• Task objective: Using the listing below, copy every line that mentions "magnitude".

--- Data extract Enclosed Below ---

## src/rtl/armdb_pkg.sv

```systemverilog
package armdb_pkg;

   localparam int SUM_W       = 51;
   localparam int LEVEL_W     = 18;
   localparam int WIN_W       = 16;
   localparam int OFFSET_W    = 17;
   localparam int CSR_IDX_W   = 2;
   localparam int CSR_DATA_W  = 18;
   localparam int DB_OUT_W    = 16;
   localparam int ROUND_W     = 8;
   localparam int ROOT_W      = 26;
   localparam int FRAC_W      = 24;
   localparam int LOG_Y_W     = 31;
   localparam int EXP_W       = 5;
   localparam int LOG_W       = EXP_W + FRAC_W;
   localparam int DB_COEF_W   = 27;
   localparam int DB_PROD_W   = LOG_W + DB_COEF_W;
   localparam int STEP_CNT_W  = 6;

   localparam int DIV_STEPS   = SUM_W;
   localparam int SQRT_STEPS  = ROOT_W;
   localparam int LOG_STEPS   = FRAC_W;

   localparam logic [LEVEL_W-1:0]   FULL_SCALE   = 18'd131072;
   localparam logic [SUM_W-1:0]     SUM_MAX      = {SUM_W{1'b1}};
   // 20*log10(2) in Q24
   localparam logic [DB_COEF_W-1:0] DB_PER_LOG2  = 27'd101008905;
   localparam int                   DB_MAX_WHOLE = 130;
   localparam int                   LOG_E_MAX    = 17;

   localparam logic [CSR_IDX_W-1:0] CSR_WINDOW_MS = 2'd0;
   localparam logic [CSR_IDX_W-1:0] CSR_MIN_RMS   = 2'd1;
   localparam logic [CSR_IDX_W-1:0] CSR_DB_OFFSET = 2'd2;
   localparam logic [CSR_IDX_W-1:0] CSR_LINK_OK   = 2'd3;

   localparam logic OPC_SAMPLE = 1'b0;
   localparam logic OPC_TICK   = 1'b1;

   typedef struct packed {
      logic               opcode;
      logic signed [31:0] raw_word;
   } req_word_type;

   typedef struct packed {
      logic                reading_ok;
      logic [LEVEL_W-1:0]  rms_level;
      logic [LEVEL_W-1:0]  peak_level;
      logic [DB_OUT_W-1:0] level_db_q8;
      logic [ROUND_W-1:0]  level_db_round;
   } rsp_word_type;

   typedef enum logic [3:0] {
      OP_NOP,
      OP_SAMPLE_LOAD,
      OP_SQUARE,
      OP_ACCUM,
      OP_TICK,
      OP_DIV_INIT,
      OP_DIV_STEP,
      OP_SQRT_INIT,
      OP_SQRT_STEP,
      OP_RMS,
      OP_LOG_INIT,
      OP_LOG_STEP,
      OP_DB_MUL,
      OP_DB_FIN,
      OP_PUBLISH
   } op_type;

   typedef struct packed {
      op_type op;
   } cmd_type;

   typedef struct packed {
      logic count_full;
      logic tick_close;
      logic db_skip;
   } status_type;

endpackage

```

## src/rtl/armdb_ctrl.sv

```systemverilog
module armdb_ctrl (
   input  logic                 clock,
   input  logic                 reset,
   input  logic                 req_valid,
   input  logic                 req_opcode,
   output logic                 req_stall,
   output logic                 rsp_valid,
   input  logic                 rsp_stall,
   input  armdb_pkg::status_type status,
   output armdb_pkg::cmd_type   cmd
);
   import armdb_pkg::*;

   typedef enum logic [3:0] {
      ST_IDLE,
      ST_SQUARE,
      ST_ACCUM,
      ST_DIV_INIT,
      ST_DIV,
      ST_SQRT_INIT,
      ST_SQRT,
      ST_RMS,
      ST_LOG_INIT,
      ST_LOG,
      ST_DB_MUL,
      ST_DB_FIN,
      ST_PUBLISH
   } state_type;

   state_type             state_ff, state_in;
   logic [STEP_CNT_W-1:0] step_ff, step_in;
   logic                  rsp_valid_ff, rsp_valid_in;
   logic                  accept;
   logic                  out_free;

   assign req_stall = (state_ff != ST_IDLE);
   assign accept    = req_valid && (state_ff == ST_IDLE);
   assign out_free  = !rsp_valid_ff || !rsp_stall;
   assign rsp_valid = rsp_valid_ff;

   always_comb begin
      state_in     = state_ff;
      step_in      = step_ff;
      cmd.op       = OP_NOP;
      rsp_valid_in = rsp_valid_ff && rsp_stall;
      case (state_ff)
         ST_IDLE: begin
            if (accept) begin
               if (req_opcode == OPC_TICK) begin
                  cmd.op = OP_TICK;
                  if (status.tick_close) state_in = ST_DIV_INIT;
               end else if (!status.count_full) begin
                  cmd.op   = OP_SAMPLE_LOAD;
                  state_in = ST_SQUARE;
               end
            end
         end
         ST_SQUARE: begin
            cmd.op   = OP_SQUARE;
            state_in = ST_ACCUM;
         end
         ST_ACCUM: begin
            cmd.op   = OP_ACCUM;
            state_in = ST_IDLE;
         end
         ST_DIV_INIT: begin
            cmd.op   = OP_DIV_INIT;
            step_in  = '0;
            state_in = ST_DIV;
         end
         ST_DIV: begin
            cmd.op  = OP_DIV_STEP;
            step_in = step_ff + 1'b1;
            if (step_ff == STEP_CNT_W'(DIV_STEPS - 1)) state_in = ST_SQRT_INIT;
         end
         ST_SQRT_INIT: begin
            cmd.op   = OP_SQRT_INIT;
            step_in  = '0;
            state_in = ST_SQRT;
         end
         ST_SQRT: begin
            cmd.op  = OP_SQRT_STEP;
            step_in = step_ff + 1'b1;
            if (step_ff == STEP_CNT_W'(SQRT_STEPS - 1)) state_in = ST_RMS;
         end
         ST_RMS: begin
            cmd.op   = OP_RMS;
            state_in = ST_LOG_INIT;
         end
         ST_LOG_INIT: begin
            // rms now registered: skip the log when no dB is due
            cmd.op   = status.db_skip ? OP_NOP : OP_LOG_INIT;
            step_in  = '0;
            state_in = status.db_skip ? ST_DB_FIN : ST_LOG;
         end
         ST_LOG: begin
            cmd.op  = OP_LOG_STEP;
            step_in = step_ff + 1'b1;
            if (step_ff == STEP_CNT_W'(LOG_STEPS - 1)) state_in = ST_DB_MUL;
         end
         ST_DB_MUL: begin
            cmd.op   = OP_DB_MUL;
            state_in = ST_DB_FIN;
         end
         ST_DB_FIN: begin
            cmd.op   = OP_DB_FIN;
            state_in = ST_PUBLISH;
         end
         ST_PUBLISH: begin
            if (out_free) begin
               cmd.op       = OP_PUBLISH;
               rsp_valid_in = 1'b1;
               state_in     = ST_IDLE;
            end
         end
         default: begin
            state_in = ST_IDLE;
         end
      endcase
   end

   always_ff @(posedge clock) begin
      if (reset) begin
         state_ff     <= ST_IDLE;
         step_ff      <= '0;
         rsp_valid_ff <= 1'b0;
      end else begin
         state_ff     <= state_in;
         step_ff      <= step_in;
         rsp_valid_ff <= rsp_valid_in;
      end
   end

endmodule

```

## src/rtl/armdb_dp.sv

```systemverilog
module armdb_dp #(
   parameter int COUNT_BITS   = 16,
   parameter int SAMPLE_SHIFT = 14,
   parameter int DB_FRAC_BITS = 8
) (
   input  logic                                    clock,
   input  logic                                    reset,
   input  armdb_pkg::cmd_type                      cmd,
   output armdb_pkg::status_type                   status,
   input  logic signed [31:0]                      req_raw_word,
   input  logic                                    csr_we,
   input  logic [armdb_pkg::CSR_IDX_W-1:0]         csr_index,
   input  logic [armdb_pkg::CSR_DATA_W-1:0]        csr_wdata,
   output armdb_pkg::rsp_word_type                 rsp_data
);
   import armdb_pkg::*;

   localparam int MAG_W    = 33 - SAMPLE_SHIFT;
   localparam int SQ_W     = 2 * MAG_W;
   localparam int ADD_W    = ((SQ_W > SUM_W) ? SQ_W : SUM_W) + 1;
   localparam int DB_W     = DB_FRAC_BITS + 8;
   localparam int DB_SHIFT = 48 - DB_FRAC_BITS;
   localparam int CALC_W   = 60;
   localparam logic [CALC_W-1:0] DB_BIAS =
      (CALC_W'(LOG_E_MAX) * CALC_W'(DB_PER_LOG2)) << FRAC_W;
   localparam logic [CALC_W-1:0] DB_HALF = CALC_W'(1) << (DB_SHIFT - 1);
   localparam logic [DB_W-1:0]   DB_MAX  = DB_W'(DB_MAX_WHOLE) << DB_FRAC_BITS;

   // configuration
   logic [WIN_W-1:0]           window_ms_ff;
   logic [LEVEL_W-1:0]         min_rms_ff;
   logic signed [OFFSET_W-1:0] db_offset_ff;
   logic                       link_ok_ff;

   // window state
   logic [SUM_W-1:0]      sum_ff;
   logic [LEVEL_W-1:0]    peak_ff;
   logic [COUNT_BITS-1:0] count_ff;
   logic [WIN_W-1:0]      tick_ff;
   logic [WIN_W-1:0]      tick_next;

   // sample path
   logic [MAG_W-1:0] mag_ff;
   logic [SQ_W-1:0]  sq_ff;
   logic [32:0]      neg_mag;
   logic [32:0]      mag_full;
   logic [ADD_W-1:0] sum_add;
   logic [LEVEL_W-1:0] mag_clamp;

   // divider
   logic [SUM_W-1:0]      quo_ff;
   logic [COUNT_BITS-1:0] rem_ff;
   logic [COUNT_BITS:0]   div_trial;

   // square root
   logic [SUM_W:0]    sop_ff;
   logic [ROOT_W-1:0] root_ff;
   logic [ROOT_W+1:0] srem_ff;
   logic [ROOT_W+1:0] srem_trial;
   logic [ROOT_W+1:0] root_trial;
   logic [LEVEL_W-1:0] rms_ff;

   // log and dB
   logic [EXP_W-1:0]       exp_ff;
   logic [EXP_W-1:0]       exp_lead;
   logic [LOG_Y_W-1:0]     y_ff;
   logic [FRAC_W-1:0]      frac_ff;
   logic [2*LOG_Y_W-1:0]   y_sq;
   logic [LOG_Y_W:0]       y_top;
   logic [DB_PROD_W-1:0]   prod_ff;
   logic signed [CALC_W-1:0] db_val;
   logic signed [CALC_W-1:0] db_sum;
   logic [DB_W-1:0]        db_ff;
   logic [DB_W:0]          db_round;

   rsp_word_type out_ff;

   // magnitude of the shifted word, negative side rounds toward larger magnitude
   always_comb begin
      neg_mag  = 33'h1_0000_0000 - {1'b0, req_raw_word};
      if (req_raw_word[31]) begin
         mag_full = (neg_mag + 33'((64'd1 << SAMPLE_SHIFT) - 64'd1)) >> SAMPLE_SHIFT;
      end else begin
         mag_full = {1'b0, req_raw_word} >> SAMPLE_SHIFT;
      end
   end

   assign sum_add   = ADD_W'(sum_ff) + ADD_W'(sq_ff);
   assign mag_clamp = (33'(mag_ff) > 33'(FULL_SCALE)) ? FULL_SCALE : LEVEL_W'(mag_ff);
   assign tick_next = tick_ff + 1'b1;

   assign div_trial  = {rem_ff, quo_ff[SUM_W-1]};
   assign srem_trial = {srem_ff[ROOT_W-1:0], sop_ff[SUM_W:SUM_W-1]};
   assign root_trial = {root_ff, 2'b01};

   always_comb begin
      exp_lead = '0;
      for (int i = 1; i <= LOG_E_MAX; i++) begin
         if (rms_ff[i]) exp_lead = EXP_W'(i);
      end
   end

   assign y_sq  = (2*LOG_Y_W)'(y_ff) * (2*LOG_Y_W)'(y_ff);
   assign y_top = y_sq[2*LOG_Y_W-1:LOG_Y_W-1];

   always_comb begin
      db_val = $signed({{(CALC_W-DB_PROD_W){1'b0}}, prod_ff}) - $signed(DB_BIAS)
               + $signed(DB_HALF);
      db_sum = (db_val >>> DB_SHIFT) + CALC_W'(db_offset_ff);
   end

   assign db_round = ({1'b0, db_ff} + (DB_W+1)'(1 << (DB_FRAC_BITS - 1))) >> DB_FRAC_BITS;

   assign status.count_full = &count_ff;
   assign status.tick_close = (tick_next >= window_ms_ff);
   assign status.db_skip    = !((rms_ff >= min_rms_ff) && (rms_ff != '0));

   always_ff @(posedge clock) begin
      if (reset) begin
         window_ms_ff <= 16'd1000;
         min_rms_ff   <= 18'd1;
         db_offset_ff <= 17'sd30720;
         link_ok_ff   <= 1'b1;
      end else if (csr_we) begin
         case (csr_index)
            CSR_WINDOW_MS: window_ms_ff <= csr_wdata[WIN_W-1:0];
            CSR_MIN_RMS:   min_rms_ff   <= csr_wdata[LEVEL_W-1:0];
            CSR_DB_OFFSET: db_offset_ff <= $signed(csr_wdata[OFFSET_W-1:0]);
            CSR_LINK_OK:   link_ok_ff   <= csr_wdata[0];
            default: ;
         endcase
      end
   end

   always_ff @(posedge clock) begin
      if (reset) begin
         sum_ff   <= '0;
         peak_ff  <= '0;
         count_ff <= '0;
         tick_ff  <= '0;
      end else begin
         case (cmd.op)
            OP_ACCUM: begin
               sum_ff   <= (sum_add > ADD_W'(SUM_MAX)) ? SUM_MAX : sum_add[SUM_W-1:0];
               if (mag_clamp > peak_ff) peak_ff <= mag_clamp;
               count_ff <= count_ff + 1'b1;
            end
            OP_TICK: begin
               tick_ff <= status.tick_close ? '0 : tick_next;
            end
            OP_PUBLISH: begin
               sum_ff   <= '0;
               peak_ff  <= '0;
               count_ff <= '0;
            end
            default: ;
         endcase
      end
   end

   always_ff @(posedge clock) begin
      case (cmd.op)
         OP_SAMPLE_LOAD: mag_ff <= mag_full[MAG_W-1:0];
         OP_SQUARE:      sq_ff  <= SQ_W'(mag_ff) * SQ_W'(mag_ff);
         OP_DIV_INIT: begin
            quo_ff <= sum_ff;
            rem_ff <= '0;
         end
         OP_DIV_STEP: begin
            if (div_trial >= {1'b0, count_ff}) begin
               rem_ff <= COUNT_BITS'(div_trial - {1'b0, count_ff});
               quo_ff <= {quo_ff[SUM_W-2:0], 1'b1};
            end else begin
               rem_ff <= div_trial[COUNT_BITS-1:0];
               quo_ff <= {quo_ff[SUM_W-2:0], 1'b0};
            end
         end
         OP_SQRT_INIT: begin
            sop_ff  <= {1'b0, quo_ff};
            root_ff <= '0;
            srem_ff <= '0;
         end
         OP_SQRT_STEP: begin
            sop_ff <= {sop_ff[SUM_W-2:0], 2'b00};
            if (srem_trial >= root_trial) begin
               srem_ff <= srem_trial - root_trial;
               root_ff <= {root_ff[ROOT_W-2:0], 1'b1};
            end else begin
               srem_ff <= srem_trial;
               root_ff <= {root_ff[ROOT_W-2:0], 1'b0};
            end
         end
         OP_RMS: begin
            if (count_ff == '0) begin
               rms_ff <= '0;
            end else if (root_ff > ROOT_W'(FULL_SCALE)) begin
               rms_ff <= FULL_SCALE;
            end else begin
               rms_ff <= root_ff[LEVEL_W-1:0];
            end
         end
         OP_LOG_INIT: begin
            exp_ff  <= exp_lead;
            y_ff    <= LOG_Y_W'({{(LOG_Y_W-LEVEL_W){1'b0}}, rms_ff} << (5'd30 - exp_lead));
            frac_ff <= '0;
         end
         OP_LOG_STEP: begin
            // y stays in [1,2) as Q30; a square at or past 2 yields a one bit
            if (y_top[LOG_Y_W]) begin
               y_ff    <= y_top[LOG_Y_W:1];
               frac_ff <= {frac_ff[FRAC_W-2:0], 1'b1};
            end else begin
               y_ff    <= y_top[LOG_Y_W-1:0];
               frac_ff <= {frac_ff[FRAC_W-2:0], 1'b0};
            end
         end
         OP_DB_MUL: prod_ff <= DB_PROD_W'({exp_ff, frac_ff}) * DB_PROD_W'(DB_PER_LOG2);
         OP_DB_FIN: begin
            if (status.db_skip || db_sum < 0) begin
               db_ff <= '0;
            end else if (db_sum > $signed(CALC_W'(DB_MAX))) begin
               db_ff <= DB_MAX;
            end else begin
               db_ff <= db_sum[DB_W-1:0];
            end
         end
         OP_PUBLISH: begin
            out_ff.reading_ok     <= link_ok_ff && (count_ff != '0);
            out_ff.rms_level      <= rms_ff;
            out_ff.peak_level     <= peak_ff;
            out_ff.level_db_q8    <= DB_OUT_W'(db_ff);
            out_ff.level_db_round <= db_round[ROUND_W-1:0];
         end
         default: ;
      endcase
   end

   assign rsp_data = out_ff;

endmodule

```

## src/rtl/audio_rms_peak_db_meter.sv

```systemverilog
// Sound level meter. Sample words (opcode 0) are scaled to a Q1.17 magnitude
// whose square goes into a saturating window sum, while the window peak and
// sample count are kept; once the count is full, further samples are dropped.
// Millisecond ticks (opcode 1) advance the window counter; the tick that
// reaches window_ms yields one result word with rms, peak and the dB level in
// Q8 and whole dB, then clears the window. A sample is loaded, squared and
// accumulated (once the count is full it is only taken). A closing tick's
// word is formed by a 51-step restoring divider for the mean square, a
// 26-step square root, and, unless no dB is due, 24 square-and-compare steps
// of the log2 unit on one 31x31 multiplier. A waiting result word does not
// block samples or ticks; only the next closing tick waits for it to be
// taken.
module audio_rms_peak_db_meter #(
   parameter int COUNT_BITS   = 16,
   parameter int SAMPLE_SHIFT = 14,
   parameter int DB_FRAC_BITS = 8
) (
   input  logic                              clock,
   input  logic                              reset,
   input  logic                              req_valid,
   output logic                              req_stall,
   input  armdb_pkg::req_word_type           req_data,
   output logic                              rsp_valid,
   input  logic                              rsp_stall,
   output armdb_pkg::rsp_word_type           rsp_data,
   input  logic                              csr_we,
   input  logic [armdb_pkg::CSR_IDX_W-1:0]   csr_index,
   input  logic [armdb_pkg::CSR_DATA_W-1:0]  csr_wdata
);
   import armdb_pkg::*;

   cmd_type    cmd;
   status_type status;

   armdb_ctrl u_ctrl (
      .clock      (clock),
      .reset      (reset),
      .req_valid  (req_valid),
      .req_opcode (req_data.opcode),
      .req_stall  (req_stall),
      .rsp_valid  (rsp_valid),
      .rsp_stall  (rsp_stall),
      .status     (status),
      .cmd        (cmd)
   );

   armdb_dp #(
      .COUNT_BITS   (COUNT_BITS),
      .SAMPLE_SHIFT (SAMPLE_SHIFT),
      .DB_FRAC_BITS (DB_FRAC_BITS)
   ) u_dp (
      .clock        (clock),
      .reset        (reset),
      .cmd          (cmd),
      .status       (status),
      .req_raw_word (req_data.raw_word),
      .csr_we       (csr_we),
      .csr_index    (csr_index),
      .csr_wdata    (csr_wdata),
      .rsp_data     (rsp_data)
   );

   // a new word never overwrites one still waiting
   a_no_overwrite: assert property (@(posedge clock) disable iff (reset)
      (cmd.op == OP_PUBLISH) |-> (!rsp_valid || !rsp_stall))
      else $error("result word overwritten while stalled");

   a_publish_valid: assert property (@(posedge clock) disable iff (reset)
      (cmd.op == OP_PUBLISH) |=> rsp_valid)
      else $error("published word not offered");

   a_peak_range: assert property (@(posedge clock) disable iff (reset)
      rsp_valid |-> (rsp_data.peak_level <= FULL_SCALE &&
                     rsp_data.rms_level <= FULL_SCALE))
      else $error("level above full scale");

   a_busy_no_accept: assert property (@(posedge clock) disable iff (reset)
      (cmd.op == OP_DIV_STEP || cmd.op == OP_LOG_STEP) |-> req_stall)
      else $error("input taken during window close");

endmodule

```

--- End of Enclosed Data extract ---
--- Data extract Enclosed Below ---

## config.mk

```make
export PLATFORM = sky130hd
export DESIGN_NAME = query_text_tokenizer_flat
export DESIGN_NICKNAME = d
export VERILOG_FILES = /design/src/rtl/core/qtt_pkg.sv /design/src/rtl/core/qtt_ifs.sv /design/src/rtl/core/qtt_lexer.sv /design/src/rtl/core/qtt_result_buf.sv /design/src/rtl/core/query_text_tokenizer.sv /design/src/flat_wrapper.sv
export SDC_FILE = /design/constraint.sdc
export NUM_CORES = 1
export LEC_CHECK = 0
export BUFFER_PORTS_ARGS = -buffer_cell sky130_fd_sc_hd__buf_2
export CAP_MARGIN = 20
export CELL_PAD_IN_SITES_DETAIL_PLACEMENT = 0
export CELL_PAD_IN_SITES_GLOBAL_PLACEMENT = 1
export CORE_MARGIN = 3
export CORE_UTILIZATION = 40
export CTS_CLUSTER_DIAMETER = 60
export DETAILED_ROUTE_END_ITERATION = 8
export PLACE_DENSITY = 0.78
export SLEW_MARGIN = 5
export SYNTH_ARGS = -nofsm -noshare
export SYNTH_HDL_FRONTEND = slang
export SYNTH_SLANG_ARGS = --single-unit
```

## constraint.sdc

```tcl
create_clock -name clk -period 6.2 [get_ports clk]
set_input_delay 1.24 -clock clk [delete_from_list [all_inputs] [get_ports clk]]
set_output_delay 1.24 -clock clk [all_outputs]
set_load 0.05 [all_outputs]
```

--- End of Enclosed Data extract ---

• Task output:
   // magnitude of the shifted word, negative side rounds toward larger magnitude
// Sound level meter. Sample words (opcode 0) are scaled to a Q1.17 magnitude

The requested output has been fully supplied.